Wow, I am so very sorry for all that you are going through with your daughter. I simply cannot fathom the turmoil, the worry, the stress you must be under every day. I really do hope you and finace find peace in your decisions and are able to make a healthy, happy, secure home for your daughter.
I am not a grandmother by blood - I am a grandmother by marriage. But I could not imagine loving those 2 little munchkins any more than I do, and I would give my life to protect them. Even though they do not live with us, their well-being is always in my mind and my husband and I would do anything - ANYTHING - to make certain those children have all they need.
That being said, I cannot give you any legal advice. However, as to your daughter's grandfather, I simply cannot imagine the pain, the agony a parent must go through when their child dies - no matter the manner of death. I would expect a parent who loses a child (minor or adult) would become a little crazed. I don't know your daughter's grandfather, but I would expect him to have "issues," after his daughter had committed suicide. My first question would be: is he in therapy?

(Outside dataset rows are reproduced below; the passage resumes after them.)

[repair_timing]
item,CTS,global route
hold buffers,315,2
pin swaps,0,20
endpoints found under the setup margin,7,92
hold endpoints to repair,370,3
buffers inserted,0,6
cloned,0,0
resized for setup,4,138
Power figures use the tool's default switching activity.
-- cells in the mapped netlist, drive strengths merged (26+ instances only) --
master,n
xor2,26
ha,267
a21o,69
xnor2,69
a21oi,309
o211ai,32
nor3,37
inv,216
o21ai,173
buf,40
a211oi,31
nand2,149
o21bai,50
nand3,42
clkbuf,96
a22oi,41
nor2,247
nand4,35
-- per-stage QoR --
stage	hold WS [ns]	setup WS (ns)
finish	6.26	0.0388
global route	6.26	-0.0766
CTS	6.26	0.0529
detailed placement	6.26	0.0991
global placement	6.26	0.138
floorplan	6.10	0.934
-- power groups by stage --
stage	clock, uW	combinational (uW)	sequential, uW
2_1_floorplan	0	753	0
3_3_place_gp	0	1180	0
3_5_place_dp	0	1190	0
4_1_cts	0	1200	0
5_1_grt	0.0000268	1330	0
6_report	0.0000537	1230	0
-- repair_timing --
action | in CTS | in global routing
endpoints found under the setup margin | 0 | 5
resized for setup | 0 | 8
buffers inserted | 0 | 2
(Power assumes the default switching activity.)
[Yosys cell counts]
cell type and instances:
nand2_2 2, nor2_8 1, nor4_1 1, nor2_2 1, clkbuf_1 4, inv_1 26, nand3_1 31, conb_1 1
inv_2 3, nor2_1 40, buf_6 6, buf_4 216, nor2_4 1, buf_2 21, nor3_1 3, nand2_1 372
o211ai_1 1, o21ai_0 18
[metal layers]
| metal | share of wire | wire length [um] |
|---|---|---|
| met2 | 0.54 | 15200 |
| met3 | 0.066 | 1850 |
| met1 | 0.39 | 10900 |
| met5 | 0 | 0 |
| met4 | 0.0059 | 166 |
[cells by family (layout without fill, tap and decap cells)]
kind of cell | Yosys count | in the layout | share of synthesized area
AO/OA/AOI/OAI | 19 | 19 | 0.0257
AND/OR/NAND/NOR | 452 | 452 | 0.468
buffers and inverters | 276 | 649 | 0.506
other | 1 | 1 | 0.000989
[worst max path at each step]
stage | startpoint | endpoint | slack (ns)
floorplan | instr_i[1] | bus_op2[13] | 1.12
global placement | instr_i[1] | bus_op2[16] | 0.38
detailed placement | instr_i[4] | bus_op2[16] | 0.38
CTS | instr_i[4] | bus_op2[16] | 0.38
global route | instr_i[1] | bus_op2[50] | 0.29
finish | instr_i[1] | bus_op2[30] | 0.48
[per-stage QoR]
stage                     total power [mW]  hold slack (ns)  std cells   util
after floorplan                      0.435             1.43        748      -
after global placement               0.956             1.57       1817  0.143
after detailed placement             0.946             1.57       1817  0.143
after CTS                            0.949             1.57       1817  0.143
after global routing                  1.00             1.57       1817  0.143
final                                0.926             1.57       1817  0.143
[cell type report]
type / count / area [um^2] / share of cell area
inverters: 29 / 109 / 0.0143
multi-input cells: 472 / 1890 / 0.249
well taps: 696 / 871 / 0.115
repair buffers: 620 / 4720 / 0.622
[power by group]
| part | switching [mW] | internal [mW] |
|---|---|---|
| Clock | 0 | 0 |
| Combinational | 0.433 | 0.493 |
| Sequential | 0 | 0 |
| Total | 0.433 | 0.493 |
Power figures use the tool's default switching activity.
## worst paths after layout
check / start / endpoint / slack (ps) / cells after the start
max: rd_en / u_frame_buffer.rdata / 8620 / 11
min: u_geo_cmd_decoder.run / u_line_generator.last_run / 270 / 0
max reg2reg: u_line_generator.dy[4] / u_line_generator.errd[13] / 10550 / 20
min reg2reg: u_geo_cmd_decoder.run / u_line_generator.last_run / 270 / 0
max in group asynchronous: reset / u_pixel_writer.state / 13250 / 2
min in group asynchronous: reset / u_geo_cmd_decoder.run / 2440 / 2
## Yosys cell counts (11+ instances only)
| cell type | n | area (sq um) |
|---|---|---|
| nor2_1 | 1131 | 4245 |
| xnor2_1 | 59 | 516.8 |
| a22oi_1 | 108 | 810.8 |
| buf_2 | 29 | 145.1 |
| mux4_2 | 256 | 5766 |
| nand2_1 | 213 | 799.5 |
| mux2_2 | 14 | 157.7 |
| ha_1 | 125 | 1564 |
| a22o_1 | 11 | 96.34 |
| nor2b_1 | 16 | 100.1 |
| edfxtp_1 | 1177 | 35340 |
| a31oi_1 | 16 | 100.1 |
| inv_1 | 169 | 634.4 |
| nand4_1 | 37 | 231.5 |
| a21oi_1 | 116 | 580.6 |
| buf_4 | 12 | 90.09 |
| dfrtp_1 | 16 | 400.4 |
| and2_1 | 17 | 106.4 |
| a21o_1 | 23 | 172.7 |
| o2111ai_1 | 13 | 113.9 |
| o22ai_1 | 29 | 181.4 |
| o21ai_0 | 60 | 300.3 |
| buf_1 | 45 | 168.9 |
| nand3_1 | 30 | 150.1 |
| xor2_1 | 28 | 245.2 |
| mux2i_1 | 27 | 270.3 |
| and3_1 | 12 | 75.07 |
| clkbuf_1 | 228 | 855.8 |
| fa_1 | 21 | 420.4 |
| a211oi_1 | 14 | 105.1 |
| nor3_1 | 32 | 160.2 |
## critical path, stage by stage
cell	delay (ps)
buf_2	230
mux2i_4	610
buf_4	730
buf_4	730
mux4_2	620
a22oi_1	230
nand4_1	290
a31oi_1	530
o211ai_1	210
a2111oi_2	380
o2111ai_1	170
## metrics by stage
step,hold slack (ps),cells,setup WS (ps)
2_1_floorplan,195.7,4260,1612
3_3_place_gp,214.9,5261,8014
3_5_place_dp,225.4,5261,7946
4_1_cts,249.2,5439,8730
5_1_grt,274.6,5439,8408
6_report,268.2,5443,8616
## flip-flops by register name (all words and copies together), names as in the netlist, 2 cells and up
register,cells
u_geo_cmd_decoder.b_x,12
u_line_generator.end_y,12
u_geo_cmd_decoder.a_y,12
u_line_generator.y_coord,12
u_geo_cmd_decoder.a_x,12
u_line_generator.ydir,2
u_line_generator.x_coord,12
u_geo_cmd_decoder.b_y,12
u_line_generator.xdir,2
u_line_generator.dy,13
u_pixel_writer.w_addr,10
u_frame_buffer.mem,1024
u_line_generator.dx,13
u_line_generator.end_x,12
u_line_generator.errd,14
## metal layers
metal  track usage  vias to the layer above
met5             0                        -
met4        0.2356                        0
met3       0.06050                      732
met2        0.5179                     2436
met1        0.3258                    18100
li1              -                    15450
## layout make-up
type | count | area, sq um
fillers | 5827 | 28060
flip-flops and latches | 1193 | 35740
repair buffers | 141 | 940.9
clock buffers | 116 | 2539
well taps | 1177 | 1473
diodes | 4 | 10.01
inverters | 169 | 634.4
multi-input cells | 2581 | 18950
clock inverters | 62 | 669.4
File: config.mk
export PLATFORM = sky130hd
export DESIGN_NAME = updi_link
export DESIGN_NICKNAME = d
export VERILOG_FILES = /design/src/logic/updi_pkg.sv /design/src/logic/updi_byte_fifo.sv /design/src/logic/updi_instruction_converter.sv /design/src/logic/updi_instruction_queue_handler.sv /design/src/logic/updi_link.sv /design/src/logic/updi_serial_tx.sv
export SDC_FILE = /design/constraint.sdc
export NUM_CORES = 1
export LEC_CHECK = 0
export BUFFER_PORTS_ARGS = -buffer_cell sky130_fd_sc_hd__buf_2
export CAP_MARGIN = 20
export CORE_UTILIZATION = 59
export DETAILED_ROUTE_END_ITERATION = 10
export MAX_ROUTING_LAYER = met4
export PLACE_DENSITY = 0.77
export SYNTH_ARGS = -nofsm -noshare
export SYNTH_HDL_FRONTEND = slang
export SYNTH_SLANG_ARGS = --single-unit
File: constraint.sdc
create_clock -name clk -period 4.05 [get_ports clk]
set_input_delay 0.6075 -clock clk [delete_from_list [all_inputs] [get_ports clk]]
set_output_delay 0.6075 -clock clk [all_outputs]
set_load 0.01 [all_outputs]
### src/hw/gat_debug_top.sv
module gat_debug_top import gat_dbg_pkg::*; #(
  parameter int unsigned NUM_PE          = 16,
  parameter int unsigned PE_LANE         = 2,
  parameter int unsigned TRIG_ADDR_A     = 10,
  parameter int unsigned TRIG_ADDR_B     = 20,
  parameter int unsigned FEAT_ADDR_LIMIT = 43328,
  parameter int unsigned NUM_SPARSE_DATA = 12,
  parameter int unsigned BUILD_TAG       = 12100
) (
  input  logic                    clk,
  input  logic                    rst_n,
  input  logic                    clr_i,
  input  logic [1:0]              sel_i,
  input  logic                    spmm_vld_i,
  input  logic                    spmm_rdy_i,
  input  logic                    dmvm_vld_i,
  input  logic                    dmvm_rdy_i,
  input  logic                    sm_vld_i,
  input  logic                    sm_rdy_i,
  input  logic                    aggr_vld_i,
  input  logic                    aggr_rdy_i,
  input  wgt_addr_t               wgt_addr_i,
  input  pe_data_t [NUM_PE-1:0]   sppe_i,
  input  logic                    feat_ena_i,
  input  feat_addr_t              feat_addr_i,
  output dbg_word_t               debug_1_o,
  output dbg_word_t               debug_2_o,
  output dbg_word_t               debug_3_o
);

  stage_flags_if status_bus ();
  snapshot_if    snap_bus ();

  stage_flag_latch u_stage_flag_latch (
    .clk        (clk),
    .rst_n      (rst_n),
    .clr_i      (clr_i),
    .spmm_vld_i (spmm_vld_i),
    .spmm_rdy_i (spmm_rdy_i),
    .dmvm_vld_i (dmvm_vld_i),
    .dmvm_rdy_i (dmvm_rdy_i),
    .sm_vld_i   (sm_vld_i),
    .sm_rdy_i   (sm_rdy_i),
    .aggr_vld_i (aggr_vld_i),
    .aggr_rdy_i (aggr_rdy_i),
    .feat_ena_i (feat_ena_i),
    .status_o   (status_bus.src)
  );

  pe_snapshot #(
    .NUM_PE          (NUM_PE),
    .PE_LANE         (PE_LANE),
    .TRIG_ADDR_A     (TRIG_ADDR_A),
    .TRIG_ADDR_B     (TRIG_ADDR_B),
    .FEAT_ADDR_LIMIT (FEAT_ADDR_LIMIT)
  ) u_pe_snapshot (
    .clk         (clk),
    .rst_n       (rst_n),
    .clr_i       (clr_i),
    .spmm_rdy_i  (spmm_rdy_i),
    .sm_vld_i    (sm_vld_i),
    .feat_ena_i  (feat_ena_i),
    .wgt_addr_i  (wgt_addr_i),
    .sppe_i      (sppe_i),
    .feat_addr_i (feat_addr_i),
    .snap_o      (snap_bus.src)
  );

  debug_word_mux #(
    .NUM_SPARSE_DATA (NUM_SPARSE_DATA),
    .BUILD_TAG       (BUILD_TAG)
  ) u_debug_word_mux (
    .sel_i     (sel_i),
    .status_i  (status_bus.dst),
    .snap_i    (snap_bus.dst),
    .debug_1_o (debug_1_o),
    .debug_2_o (debug_2_o),
    .debug_3_o (debug_3_o)
  );

endmodule

### config.mk
export PLATFORM = sky130hd
export DESIGN_NAME = gat_debug_top
export DESIGN_NICKNAME = d
export VERILOG_FILES = /design/src/hw/gat_dbg_pkg.sv /design/src/hw/dbg_if.sv /design/src/hw/stage_flag_latch.sv /design/src/hw/pe_snapshot.sv /design/src/hw/debug_word_mux.sv /design/src/hw/gat_debug_top.sv
export SDC_FILE = /design/constraint.sdc
export NUM_CORES = 1
export LEC_CHECK = 0
export ABC_AREA = 1
export CAP_MARGIN = 10
export CORE_AREA = 2 2 128 130
export CTS_BUF_LIST = sky130_fd_sc_hd__clkbuf_16
export DETAILED_ROUTE_END_ITERATION = 10
export DIE_AREA = 0 0 130 132
export DONT_BUFFER_PORTS = 1
export PLACE_DENSITY = 0.49
export SETUP_SLACK_MARGIN = 0.5
export SYNTH_ARGS = -nofsm -noshare
export SYNTH_HDL_FRONTEND = slang
export SYNTH_SLANG_ARGS = --single-unit
### constraint.sdc
create_clock -name clk -period 1.94 [get_ports clk]
set_clock_uncertainty 0.05 [all_clocks]
set_input_delay 0.388 -clock clk [delete_from_list [all_inputs] [get_ports clk]]
set_output_delay 0.388 -clock clk [all_outputs]
set_load 0.05 [all_outputs]
<file path="src/hw/calib_pkg.sv">
/*
 * Calibration subsystem shared definitions
 * System bus widths and types, register map and default data widths
 */

`default_nettype none

package calib_pkg;

  ////////////////////////////////////////////////////////////
  // System bus
  ////////////////////////////////////////////////////////////

  localparam int unsigned BUS_AW = 32;
  localparam int unsigned BUS_DW = 32;

  typedef logic [BUS_AW-1:0] bus_addr_t;
  typedef logic [BUS_DW-1:0] bus_data_t;

  ////////////////////////////////////////////////////////////
  // Data widths
  ////////////////////////////////////////////////////////////

  // Gain width, unity is 1 << (DWM-2)
  localparam int unsigned CALIB_DWM_DEF = 16;
  // Sample and offset width
  localparam int unsigned CALIB_DWS_DEF = 14;

  ////////////////////////////////////////////////////////////
  // Register map
  ////////////////////////////////////////////////////////////

  // Low address bits seen by the block
  localparam int unsigned CALIB_AW = 20;

  // ADC gain and offset pairs
  localparam logic [CALIB_AW-1:0] ADC_MUL0_OFS = 20'h00040;
  localparam logic [CALIB_AW-1:0] ADC_SUM0_OFS = 20'h00044;
  localparam logic [CALIB_AW-1:0] ADC_MUL1_OFS = 20'h00048;
  localparam logic [CALIB_AW-1:0] ADC_SUM1_OFS = 20'h0004C;
  // DAC gain and offset pairs
  localparam logic [CALIB_AW-1:0] DAC_MUL0_OFS = 20'h00050;
  localparam logic [CALIB_AW-1:0] DAC_SUM0_OFS = 20'h00054;
  localparam logic [CALIB_AW-1:0] DAC_MUL1_OFS = 20'h00058;
  localparam logic [CALIB_AW-1:0] DAC_SUM1_OFS = 20'h0005C;

endpackage

`default_nettype wire

</file>
<file path="src/hw/sys_bus_if.sv">
/*
 * System bus bundle
 * Single-cycle read and write strobes, one-cycle ack and err response
 */

`timescale 1ns/100ps
`default_nettype none

interface sys_bus_if (
  input logic bus,
  input logic arst_n
);
  import calib_pkg::*;

  // Request side
  bus_addr_t addr;
  bus_data_t wdata;
  logic      wen;
  logic      ren;

  // Response side, one cycle after the strobe
  bus_data_t rdata;
  logic      ack;
  logic      err;

  // Bus master
  modport m (
    input  bus, arst_n,
    output addr, wdata, wen, ren,
    input  rdata, ack, err
  );

  // Register slave
  modport s (
    input  bus, arst_n,
    input  addr, wdata, wen, ren,
    output rdata, ack, err
  );

endinterface

`default_nettype wire

</file>
<file path="src/hw/calib_regs.sv">
/*
 * Calibration register block
 * Gain and offset per ADC and DAC channel, written and read over the system bus
 * Unmapped addresses answer with err and zero read data
 */

`timescale 1ns/100ps
`default_nettype none

module calib_regs #(
  parameter int unsigned DWM = calib_pkg::CALIB_DWM_DEF,
  parameter int unsigned DWS = calib_pkg::CALIB_DWS_DEF
) (
  sys_bus_if.s                         sys,
  // ADC channel settings
  output logic signed [1:0][DWM-1:0] adc_mul,
  output logic signed [1:0][DWS-1:0] adc_sum,
  // DAC channel settings
  output logic signed [1:0][DWM-1:0] dac_mul,
  output logic signed [1:0][DWS-1:0] dac_sum
);
  import calib_pkg::*;

  // Gain of one
  localparam logic [DWM-1:0] GAIN_UNITY = DWM'(1) << (DWM-2);

  ////////////////////////////////////////////////////////////
  // Address decode
  ////////////////////////////////////////////////////////////

  logic [CALIB_AW-1:0] reg_addr;
  // One bit per register, in map order
  logic [7:0]          sel;
  logic                hit;
  bus_data_t           rd_mux;

  // Sign extension to bus width
  function automatic bus_data_t sext_mul(input logic signed [DWM-1:0] val);
    return BUS_DW'(val);
  endfunction

  function automatic bus_data_t sext_sum(input logic signed [DWS-1:0] val);
    return BUS_DW'(val);
  endfunction

  assign reg_addr = sys.addr[CALIB_AW-1:0];

  always_comb begin
    sel    = '0;
    rd_mux = '0;
    case (reg_addr)
      ADC_MUL0_OFS: begin sel[0] = 1'b1; rd_mux = sext_mul(adc_mul[0]); end
      ADC_SUM0_OFS: begin sel[1] = 1'b1; rd_mux = sext_sum(adc_sum[0]); end
      ADC_MUL1_OFS: begin sel[2] = 1'b1; rd_mux = sext_mul(adc_mul[1]); end
      ADC_SUM1_OFS: begin sel[3] = 1'b1; rd_mux = sext_sum(adc_sum[1]); end
      DAC_MUL0_OFS: begin sel[4] = 1'b1; rd_mux = sext_mul(dac_mul[0]); end
      DAC_SUM0_OFS: begin sel[5] = 1'b1; rd_mux = sext_sum(dac_sum[0]); end
      DAC_MUL1_OFS: begin sel[6] = 1'b1; rd_mux = sext_mul(dac_mul[1]); end
      DAC_SUM1_OFS: begin sel[7] = 1'b1; rd_mux = sext_sum(dac_sum[1]); end
      // Unmapped, leaves zero data
      default: ;
    endcase
  end

  assign hit = |sel;

  ////////////////////////////////////////////////////////////
  // Setting registers
  ////////////////////////////////////////////////////////////

  // Written at the strobe edge, upper wdata bits dropped
  always_ff @(posedge sys.bus or negedge sys.arst_n) begin
    if (!sys.arst_n) begin
      adc_mul <= {2{GAIN_UNITY}};
      adc_sum <= '0;
      dac_mul <= {2{GAIN_UNITY}};
      dac_sum <= '0;
    end else if (sys.wen) begin
      if (sel[0]) adc_mul[0] <= sys.wdata[DWM-1:0];
      if (sel[1]) adc_sum[0] <= sys.wdata[DWS-1:0];
      if (sel[2]) adc_mul[1] <= sys.wdata[DWM-1:0];
      if (sel[3]) adc_sum[1] <= sys.wdata[DWS-1:0];
      if (sel[4]) dac_mul[0] <= sys.wdata[DWM-1:0];
      if (sel[5]) dac_sum[0] <= sys.wdata[DWS-1:0];
      if (sel[6]) dac_mul[1] <= sys.wdata[DWM-1:0];
      if (sel[7]) dac_sum[1] <= sys.wdata[DWS-1:0];
    end
  end

  ////////////////////////////////////////////////////////////
  // Bus response
  ////////////////////////////////////////////////////////////

  // Ack one cycle after any strobe, err on a miss
  always_ff @(posedge sys.bus or negedge sys.arst_n) begin
    if (!sys.arst_n) begin
      sys.ack <= 1'b0;
      sys.err <= 1'b0;
    end else begin
      sys.ack <= sys.wen | sys.ren;
      sys.err <= (sys.wen | sys.ren) & ~hit;
    end
  end

  // Read data captured with the strobe
  // Zero on a miss, as the mux default
  always_ff @(posedge sys.bus) begin
    if (sys.wen | sys.ren) begin
      sys.rdata <= rd_mux;
    end
  end

endmodule

`default_nettype wire

</file>
<file path="src/hw/calib_channel.sv">
/*
 * Calibration pipeline for one sample stream
 * out = saturate((in * gain) >>> (DWM-2) + offset), two cycles of latency
 */

`timescale 1ns/100ps
`default_nettype none

module calib_channel #(
  parameter int unsigned DWM = calib_pkg::CALIB_DWM_DEF,
  parameter int unsigned DWS = calib_pkg::CALIB_DWS_DEF
) (
  input  logic                  bus,
  input  logic                  arst_n,
  // Settings from the register block
  input  logic signed [DWM-1:0] gain,
  input  logic signed [DWS-1:0] offset,
  // Sample in
  input  logic                  in_valid,
  input  logic signed [DWS-1:0] in_data,
  // Sample out
  output logic                  out_valid,
  output logic signed [DWS-1:0] out_data
);

  // Full product width
  localparam int unsigned PW = DWS + DWM;
  // Product width after the unity shift
  localparam int unsigned SW = PW - (DWM - 2);

  // Output limits
  localparam logic signed [DWS-1:0] SAT_MAX = {1'b0, {(DWS-1){1'b1}}};
  localparam logic signed [DWS-1:0] SAT_MIN = {1'b1, {(DWS-1){1'b0}}};

  ////////////////////////////////////////////////////////////
  // Stage one
  ////////////////////////////////////////////////////////////

  logic                  vld_s1;
  logic signed [PW-1:0]  prod_s1;
  logic signed [DWS-1:0] offs_s1;

  always_ff @(posedge bus or negedge arst_n) begin
    if (!arst_n) begin
      vld_s1 <= 1'b0;
    end else begin
      vld_s1 <= in_valid;
    end
  end

  // Gain and offset as seen on entry
  always_ff @(posedge bus) begin
    if (in_valid) begin
      prod_s1 <= in_data * gain;
      offs_s1 <= offset;
    end
  end

  ////////////////////////////////////////////////////////////
  // Stage two
  ////////////////////////////////////////////////////////////

  logic signed [SW-1:0]  prod_sh;
  // One guard bit for the offset add
  logic signed [SW:0]    sum;
  logic signed [DWS-1:0] sat;

  assign prod_sh = SW'(prod_s1 >>> (DWM - 2));
  assign sum     = prod_sh + offs_s1;

  // Clamp to the DWS range
  always_comb begin
    if (sum > SAT_MAX) begin
      sat = SAT_MAX;
    end else if (sum < SAT_MIN) begin
      sat = SAT_MIN;
    end else begin
      sat = sum[DWS-1:0];
    end
  end

  always_ff @(posedge bus or negedge arst_n) begin
    if (!arst_n) begin
      out_valid <= 1'b0;
    end else begin
      out_valid <= vld_s1;
    end
  end

  always_ff @(posedge bus) begin
    if (vld_s1) begin
      out_data <= sat;
    end
  end

endmodule

`default_nettype wire

</file>
<file path="src/hw/calib_top.sv">
/*
 * Calibration subsystem top level
 * Register block on the system bus feeding two ADC and two DAC pipelines
 */

`timescale 1ns/100ps
`default_nettype none

module calib_top #(
  parameter int unsigned DWM = calib_pkg::CALIB_DWM_DEF,
  parameter int unsigned DWS = calib_pkg::CALIB_DWS_DEF
) (
  input  logic                        bus,
  input  logic                        arst_n,
  // System bus
  input  calib_pkg::bus_addr_t        addr,
  input  calib_pkg::bus_data_t        wdata,
  input  logic                        wen,
  input  logic                        ren,
  output calib_pkg::bus_data_t        rdata,
  output logic                        ack,
  output logic                        err,
  // ADC streams
  input  logic [1:0]                  adc_in_valid,
  input  logic signed [1:0][DWS-1:0]  adc_in_data,
  output logic [1:0]                  adc_out_valid,
  output logic signed [1:0][DWS-1:0]  adc_out_data,
  // DAC streams
  input  logic [1:0]                  dac_in_valid,
  input  logic signed [1:0][DWS-1:0]  dac_in_data,
  output logic [1:0]                  dac_out_valid,
  output logic signed [1:0][DWS-1:0]  dac_out_data
);

  ////////////////////////////////////////////////////////////
  // System bus
  ////////////////////////////////////////////////////////////

  sys_bus_if sys_bus (
    .bus    (bus),
    .arst_n (arst_n)
  );

  // Master side from the top ports
  assign sys_bus.addr  = addr;
  assign sys_bus.wdata = wdata;
  assign sys_bus.wen   = wen;
  assign sys_bus.ren   = ren;
  assign rdata         = sys_bus.rdata;
  assign ack           = sys_bus.ack;
  assign err           = sys_bus.err;

  ////////////////////////////////////////////////////////////
  // Registers
  ////////////////////////////////////////////////////////////

  logic signed [1:0][DWM-1:0] adc_mul;
  logic signed [1:0][DWS-1:0] adc_sum;
  logic signed [1:0][DWM-1:0] dac_mul;
  logic signed [1:0][DWS-1:0] dac_sum;

  calib_regs #(
    .DWM (DWM),
    .DWS (DWS)
  ) u_regs (
    .sys     (sys_bus.s),
    .adc_mul (adc_mul),
    .adc_sum (adc_sum),
    .dac_mul (dac_mul),
    .dac_sum (dac_sum)
  );

  ////////////////////////////////////////////////////////////
  // Channel pipelines
  ////////////////////////////////////////////////////////////

  // Index 0..1 ADC, 2..3 DAC
  logic [3:0]           ch_in_valid;
  logic [3:0][DWS-1:0]  ch_in_data;
  logic [3:0][DWM-1:0]  ch_gain;
  logic [3:0][DWS-1:0]  ch_offset;
  logic [3:0]           ch_out_valid;
  logic [3:0][DWS-1:0]  ch_out_data;

  assign ch_in_valid = {dac_in_valid, adc_in_valid};
  assign ch_in_data  = {dac_in_data, adc_in_data};
  assign ch_gain     = {dac_mul, adc_mul};
  assign ch_offset   = {dac_sum, adc_sum};

  assign {dac_out_valid, adc_out_valid} = ch_out_valid;
  assign {dac_out_data, adc_out_data}   = ch_out_data;

  for (genvar i = 0; i < 4; i++) begin : g_ch
    calib_channel #(
      .DWM (DWM),
      .DWS (DWS)
    ) u_channel (
      .bus       (bus),
      .arst_n    (arst_n),
      .gain      (ch_gain[i]),
      .offset    (ch_offset[i]),
      .in_valid  (ch_in_valid[i]),
      .in_data   (ch_in_data[i]),
      .out_valid (ch_out_valid[i]),
      .out_data  (ch_out_data[i])
    );
  end

endmodule

`default_nettype wire

</file>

I would also expect he might be in some denial over his granddaughter. After all, if his daughter's mental illness played a factor in her demise, he certainly isn't going to want to see the same potential in his granddaughter, would he? And I would take issue with a therapist who would rather a grandparent just leave as opposed to suggesting the grandparent also join therapy to overcome his issues and regain rights to visitation.
Now, if you simply do not want your daughter's grandfather involved in her because you don't like the man, or he reminds you or your fiance of the child's mother, or some other type of reason, well, that's your decision. The courts, from what I've been able to determine, are not very favorable to grandparents. However, if you truly think grandparents can add value to a child's life, there are ways to work this through. Granted, you can make demands, such as therapy/counciling, must be in your presence, length of visit, etc. It can take a long time for a parent to get to a point where they can move on from the death of a child - has this man reached that point?